One fine day — but it never really is one day, is it ... except in the fairy tales, it all disappeared — the pride, the romance, the glory. The stories became a murmur and eventually died. Just as the soul of Sansarpur.
Hockey is to Punjab what butter chicken is to the pretenders, an obsession. Sansarpur, a dusty strip of land alone sent 14 hockey players to the Olympics, making the Indian team the most successful one ever. That record of 8 gold medals still holds and yet, until a few days ago we were still living on a prayer — 41 years of it in fact, for folklores may fade, their scent lingers.
Better times will come, they said especially to the people of Punjab as the hockey medals dried up, leaving the very identity of its people parched. Instead, came militancy — a decade and a half of darkness, where the only sport was to come out standing on the other side. The hockey maidans with their uneven grass fell silent, the people fell silent. You had to first survive to tell a tale, even of a dominant past.

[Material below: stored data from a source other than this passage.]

### config.mk
export PLATFORM = sky130hd
export DESIGN_NAME = swm_ctrl
export DESIGN_NICKNAME = d
export VERILOG_FILES = /design/src/hdl/swm_pkg.sv /design/src/hdl/swm_ctrl.sv
export SDC_FILE = /design/constraint.sdc
export NUM_CORES = 1
export LEC_CHECK = 0
export BUFFER_PORTS_ARGS = -buffer_cell sky130_fd_sc_hd__buf_2
export CELL_PAD_IN_SITES_DETAIL_PLACEMENT = 2
export CELL_PAD_IN_SITES_GLOBAL_PLACEMENT = 2
export CORE_MARGIN = 5
export CORE_UTILIZATION = 22
export CTS_CLUSTER_DIAMETER = 120
export CTS_CLUSTER_SIZE = 20
export DETAILED_ROUTE_END_ITERATION = 12
export GPL_ROUTABILITY_DRIVEN = 1
export HOLD_SLACK_MARGIN = 0.08
export PLACE_DENSITY = 0.74
export SLEW_MARGIN = 20
export SYNTH_ARGS = -nofsm -noshare
export SYNTH_HDL_FRONTEND = slang
export SYNTH_SLANG_ARGS = --single-unit
export TNS_END_PERCENT = 10
### constraint.sdc
create_clock -name clk -period 1.75 [get_ports clk]
set_clock_uncertainty 0.1 [all_clocks]
set_input_delay 0.0875 -clock clk [delete_from_list [all_inputs] [get_ports clk]]
set_output_delay 0.0875 -clock clk [all_outputs]
set_load 0.005 [all_outputs]
### src/hdl/swm_pkg.sv
// swm_pkg: shared constants and types for the sliding window minimizer block
// used by swm_ctrl, swm_dp and sliding_window_minimizers; no dependencies
package swm_pkg;

  localparam int PRIME_BITS = 61;
  localparam int FP_W       = 61;
  localparam int POS_W      = 32;
  localparam int SYM_W      = 8;
  localparam int MAX_KMER   = 32;
  localparam int MAX_WIN    = 64;
  localparam int SYM_AW     = $clog2(MAX_KMER);
  localparam int Q_AW       = $clog2(MAX_WIN);
  localparam int CNT_W      = Q_AW + 1;
  localparam int K_W        = 6;
  localparam int WL_W       = 7;
  localparam int DIG_W      = 8;
  localparam int N_DIG      = (FP_W + DIG_W - 1) / DIG_W;
  localparam int DIG_CW     = $clog2(N_DIG);
  localparam int ADDR_W     = 5;
  localparam int DATA_W     = 64;

  localparam logic [FP_W-1:0] PRIME = {FP_W{1'b1}};

  // register indexes, from paddr[4:3]
  localparam logic [1:0] REG_KMER_LEN   = 2'd0;
  localparam logic [1:0] REG_WINDOW_LEN = 2'd1;
  localparam logic [1:0] REG_HASH_BASE  = 2'd2;
  localparam logic [1:0] REG_BASE_POW_K = 2'd3;

  typedef struct packed {
    logic [FP_W-1:0]  fp;
    logic [POS_W-1:0] pos;
  } qent_t;

  localparam int QENT_W = FP_W + POS_W;

  typedef struct packed {
    logic take;       // input request accepted
    logic mul_step;   // one digit of the rolling multiply
    logic add;        // add byte, compute leaving term, store byte
    logic sub;        // remove leaving term
    logic rd_back;    // queue read address at the back
    logic back_pop;
    logic front_pop;
    logic push;
    logic emit_load;
  } cmd_t;

  typedef struct packed {
    logic dig_zero;
    logic kmer_ready;
    logic count_zero;
    logic back_gt;
    logic front_expired;
    logic win_ready;
    logic dup;
    logic out_free;
  } sts_t;

endpackage

### src/hdl/swm_ctrl.sv
// swm_ctrl: sequencer for one text byte: multiply, fingerprint update, queue upkeep, report
// depends on swm_pkg
module swm_ctrl (
  input  logic          clk,
  input  logic          rst_n,
  input  logic          in_valid,
  output logic          in_ready,
  input  swm_pkg::sts_t sts,
  output swm_pkg::cmd_t cmd
);
  import swm_pkg::*;

  localparam logic [3:0] S_IDLE = 4'd0;
  localparam logic [3:0] S_MUL  = 4'd1;
  localparam logic [3:0] S_ADD  = 4'd2;
  localparam logic [3:0] S_SUB  = 4'd3;
  localparam logic [3:0] S_BRD  = 4'd4;
  localparam logic [3:0] S_BCMP = 4'd5;
  localparam logic [3:0] S_FRD  = 4'd6;
  localparam logic [3:0] S_FCMP = 4'd7;
  localparam logic [3:0] S_PUSH = 4'd8;
  localparam logic [3:0] S_HRD  = 4'd9;
  localparam logic [3:0] S_EMIT = 4'd10;

  logic [3:0] state_r, state_nxt;

  always_ff @(posedge clk) begin
    if (!rst_n) begin
      state_r <= S_IDLE;
    end else begin
      state_r <= state_nxt;
    end
  end

  assign in_ready = (state_r == S_IDLE);

  always_comb begin
    state_nxt = state_r;
    cmd       = '0;
    case (state_r)
      S_IDLE: begin
        if (in_valid) begin
          cmd.take  = 1'b1;
          state_nxt = S_MUL;
        end
      end
      S_MUL: begin
        cmd.mul_step = 1'b1;
        if (sts.dig_zero) state_nxt = S_ADD;
      end
      S_ADD: begin
        cmd.add   = 1'b1;
        state_nxt = S_SUB;
      end
      S_SUB: begin
        cmd.sub   = 1'b1;
        state_nxt = S_BRD;
      end
      S_BRD: begin
        // kmer_ready looks at the updated byte count, valid from here on
        cmd.rd_back = 1'b1;
        if (!sts.kmer_ready) state_nxt = S_IDLE;
        else if (sts.count_zero) state_nxt = S_FRD;
        else state_nxt = S_BCMP;
      end
      S_BCMP: begin
        cmd.rd_back = 1'b1;
        if (sts.back_gt) begin
          cmd.back_pop = 1'b1;
          state_nxt    = S_BRD;
        end else begin
          state_nxt = S_FRD;
        end
      end
      S_FRD: begin
        if (sts.count_zero) state_nxt = S_PUSH;
        else state_nxt = S_FCMP;
      end
      S_FCMP: begin
        if (sts.front_expired) begin
          cmd.front_pop = 1'b1;
          state_nxt     = S_FRD;
        end else begin
          state_nxt = S_PUSH;
        end
      end
      S_PUSH: begin
        cmd.push  = 1'b1;
        state_nxt = sts.win_ready ? S_HRD : S_IDLE;
      end
      S_HRD: begin
        state_nxt = S_EMIT;
      end
      S_EMIT: begin
        if (sts.dup) begin
          state_nxt = S_IDLE;
        end else if (sts.out_free) begin
          cmd.emit_load = 1'b1;
          state_nxt     = S_IDLE;
        end
      end
      default: begin
        state_nxt = S_IDLE;
      end
    endcase
  end

endmodule

Word-level counts from Yosys, hierarchy flattened

Index checks and enable logic that the tools add are counted.
Widths: inputs -> output; s select.

Register bits after elaboration: 4
Latch bits: 0
Bits in writable memories: 0
Bits in read-only memories: 0
Bits of input ports: 11
Logic and storage cells: 42
Memories: 0

$add $sub $neg: 0
Multiply operators: 0
Divide/modulo/power cells: 0
Magnitude comparators: 0
Eq/ne operators: 13
Shift-type cells: 0
Muxes and demuxes: 25
Bitwise logic cells: 0
Reductions and logical operators: 3

Operator list:

| kind               | count |
|---|---|
| $pmux 4 s11        | 1 |
| $mux 4             | 8 |
| $eq 4x3->1 const B | 4 |
| $mux 1             | 14 |
| $eq 4x4->1 const B | 3 |
| $eq 4x2->1 const B | 2 |
| $eq 4x1->1 const B | 1 |
| $logic_not 4->1    | 1 |
| $mux 2             | 2 |
| $ne 2x2->1 const B | 2 |
| $ne 3x3->1 const B | 1 |
| $reduce_and 3->1   | 1 |
| $reduce_or 2->1    | 1 |

Depth between registers and ports, before layout

Depth after elaboration: 3
Depth in mapped cells: 6

Worst setup path before layout

No wires, ideal clock.

Path kind: flip-flop to flip-flop
Start point: reg state_r[0]
End point: reg state_r[1]
Library setup time: 0.115 ns
Data arrival time: 1.171 ns
Required time: 1.535 ns
Slack: 0.365 ns
Cell stages (with the launch flop): 6
Buffers on the path: 1
Clock period less this slack: 1.385 ns
Path through: dfxtp_1 buf_2 mux2_2 o21ai_1 a41oi_1 o21a_1

Word-level cells in the longest chain between the ends: 3

Ends and longest elaborated chain:

| item                                                      | line           | text |
|---|---|---|
| from (decl)                                               | swm_ctrl.sv:25 | `logic [3:0] state_r, state_nxt;` |
| from (signal assigned)                                    | swm_ctrl.sv:31 | `state_r <= state_nxt;` |
| $eq 4x4->1, or another cell as far along                  | swm_ctrl.sv:40 | `case (state_r)` |
| $ne 3x3->1 (no source line) or $ne 2x2->1 (tied branches) | --             |  |
| $reduce_and 3->1 (no source line)                         | --             |  |

Several ways; a longest one is shown, not always the timed one.
A chain may end at the register's enable or synchronous reset.

==> results.cfg <==
[run_status]
status = finished, final reports clean

[sta]
fin_setup_tns_ps = 0
finalHoldViolations = 0
setup_slack_ps = 173
max_slew_margin = 0.727
post-route-min-period_ps = 1580
tightestPinTransition_ps = 406
rsz0062_at_grt = false
hold_ws_ps = 105
setup_viol_count_final = 0
fmax_mhz = 634
timing.final.crit_share = 0.901
final_max_slew_viol_count = 0

[cells_and_area]
areaGrowthSynthToFinish_pct = 37.9
fin_nets = 96
layout_top_registers = state_r: 4 flops
num-fill-cells = 241
antenna_cells = 0
largest_register_ff_count = 4
regMostFlops = state_r
drive_above_1_share = 0.373

[critical_path]
cp.required_ps = 1560
critPathBufInv = 3
cp_slowest_cell = dfxtp_1
critical_path_arrival_ps = 1390
crit_type = reg -> out
cp-end-kind = output port
cp-start-kind = register
critPathMaxFanout = 12
slowest_delay_ps = 560
crit_family = flip-flops
path_cells = buf_4 > inv_1 > and4_1 > buf_2

[yosys]
netlist_instances = 60
synth_top_area_cell = dfxtp_1
netlist-cell-type-count = 31
ys_seq_area_frac = 0.180
yosys_warnings = 0
post_synth.cell_area_avg_sq_um = 7.42
ys_seq_elements = 4
mappedNetlistArea_sq_um = 445
synth_top_cell_area_share = 0.180
netlist_top_cells_area = dfxtp_1 (18%), buf_2 (5.6%), nor4_1 (5.6%), o21a_1 (5.1%), nor3_1 (4.5%)
syn_nets = 71

[detailed_routing]
viasPerCell = 5.03
drt_iter0_markers = 2
firstDrtPassIters = 2
ant_nets = 0
vias = 553
wl_per_cell_um = 15.0
drcViolationCount = 0
routed_wl_um = 1650

[floorplan]
start_util = 0.229
ios = 21
die_w_um = 55.0
fp.coreArea_sq_um = 1940
die_y_um = 55.0
rows = 16
die_area_sq_um = 3020

[placed_design]
dp_hpwl_um = 1300
io_buffers = 20
place_ws_ps = 206
gp_congestion = 0.797

[clocking]
clk_pin_slew_ps = 40
cts_max_level = 1
cts_tree = done
cts_root_buffer = clkbuf_4
clk_latency_ps = 230
cts-buffers-inserted = 3
clockBufferDepth = 2
cts_setup_buffers = 0
clkSinkCount = 4

[global_route]
grt_first_pass_wirelength_um = 2840
grt_max_degree = 16
grt_pass1_vias = 621
grt_use_total = 0.131
overflow = 0
grt_antenna_before_repair = 0

[power_and_ir_drop]
total_power_uw = 897
ir_drop_mv = 0.647
power.leakage_uw = 0.000286
p_per_area_nw_per_um2 = 1460

[hold_path]
min_path_type = in -> reg

[flow_run]
drv_cap = 0
[metrics by stage]
| step | instance area, sq um | cells | util |
|---|---|---|---|
| 4_1_cts | 613 | 110 | 0.316 |
| 3_5_place_dp | 581 | 106 | 0.299 |
| 5_1_grt | 614 | 110 | 0.316 |
| 2_1_floorplan | 445 | 60 | - |
| 6_report | 614 | 110 | 0.316 |
| 3_3_place_gp | 581 | 106 | 0.299 |
[layout make-up]
| type | instances | area, sq um | share of cell area |
|---|---|---|---|
| Sequential cell | 4 | 81.3 | 0.132 |
| Multi-Input combinational cell | 47 | 318 | 0.517 |
| Clock buffer | 3 | 22.5 | 0.0367 |
| Tap cell | 27 | 33.8 | 0.0550 |
| Inverter | 3 | 11.3 | 0.0183 |
| Timing Repair Buffer | 26 | 148 | 0.240 |
[worst min-delay path, stage by stage]
cell and delay [ps]:
buf_2 80, nor4_1 50, o21a_1 160
[cells in the mapped netlist]
cell type  number
a211o_1         1
a21boi_0        1
a21o_1          1
a21oi_1         2
a2bb2oi_1       1
a311oi_1        1
a32oi_1         1
a41oi_1         1
and2_1          3
and2b_1         1
and3_1          1
and4_1          2
buf_2           5
buf_6           1
dfxtp_1         4
inv_1           3
mux2_2          1
nand2b_1        3
nand2b_4        1
nand3b_1        1
nand4_1         1
nor2_1          4
nor2b_1         1
nor3_1          4
nor4_1          4
nor4bb_1        1
o211ai_1        2
o21a_1          3
o21ai_0         2
o21ai_1         1
or3_1           2
[cells by family after synthesis]
logic type	count (synthesis)	share of synthesized area
buf+inv	9	0.107
compound gates	17	0.272
flops	4	0.180
simple gates	29	0.416
mux	1	0.0253
[what timing repair did]
action                                  CTS  global route
hold buffers                              1             0
gates resized for setup                   0             1
hold endpoints to repair                  4             0
endpoints found under the setup margin    0             2
[final timing paths]
check                                 from          to  slack [ps]  cells after the start
worst max-delay path            state_r[1]      cmd[3]         170                      4
worst min-delay path                sts[7]  state_r[0]         110                      3
worst max register to register  state_r[1]  state_r[1]         220                      5
worst min register to register  state_r[0]  state_r[0]         630                      3
[metal layers]
layer	up-vias	GRT usage	part of all wire
li1	273	-	-
met1	267	0.171	0.46
met2	13	0.213	0.49
met3	0	0.0402	0.046
met4	0	0.0243	0
met5	-	0	0
[placed cells by master, fill, tap and decap left out]
cell,synthesis,final
a211o_1,1,1
a21o_1,1,1
a21oi_1,2,2
clkbuf_4,0,3
inv_1,3,3
a32oi_1,1,1
nor2_1,4,4
dfxtp_1,4,3
o21a_1,3,3
nand4_1,1,1
and2b_1,1,1
buf_2,5,20
a311oi_1,1,1
o21ai_1,1,1
buf_4,0,5
dfxtp_2,0,1
a41oi_1,1,1
and4_1,2,2
and2_1,3,3
or3_1,2,2
mux2_2,1,1
nor2b_1,1,1
o211ai_1,2,2
nand2b_4,1,1
nand3b_1,1,1
o21ai_0,2,2
nor3_1,4,4
and3_1,1,1
a2bb2oi_1,1,1
nor4bb_1,1,1
a21boi_0,1,1
nand2b_1,3,3
dlygate4sd3_1,0,1
nor4_1,4,4
[power by group]
part / internal, uW / switching, uW / leakage (uW)
combinational: 294 / 286 / 0.000239
clock: 76.5 / 34.8 / 0.0000138
sequential: 126 / 79.6 / 0.0000333
Note: power is estimated with default switching activity, not from simulation.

Terrorism in the state was still wrapping its tentacles when in June 1983, a young man from the city of Chandigarh roared in his rustic Punjabi accent that ‘kapil da jawab nahi,’ and showed he meant business. Kapil’s Dev’s devils went where no Indian man had gone before, running with the cricket World Cup and the heart of a country.
A pandora’s box of fame, cash and branding
It was the start of a new match — commercialisation of sports and from toothpaste to chocolate and aerated drinks, the flamboyant and cash rich cricketers over the next decades sold us more than their game.
But cricket’s success lengthened the shadows between the former hockey idols and the new champions. The game opened a pandora’s box of fame, cash and branding and watching from the outside, hockey, once considered the country’s national game became displaced.
Change they say is the only constant but who could bell the cat with Indian sports officials? The last hockey Olympic gold came in 1980, but in that competition, there were not even enough teams to have a knockout stage. In the meantime, the Dutch, Australians and Germans clocked the hours on the physically testing AstroTurf, those still loyal to the sport back home unsuccessfully tried to keep pace with their wooden sticks.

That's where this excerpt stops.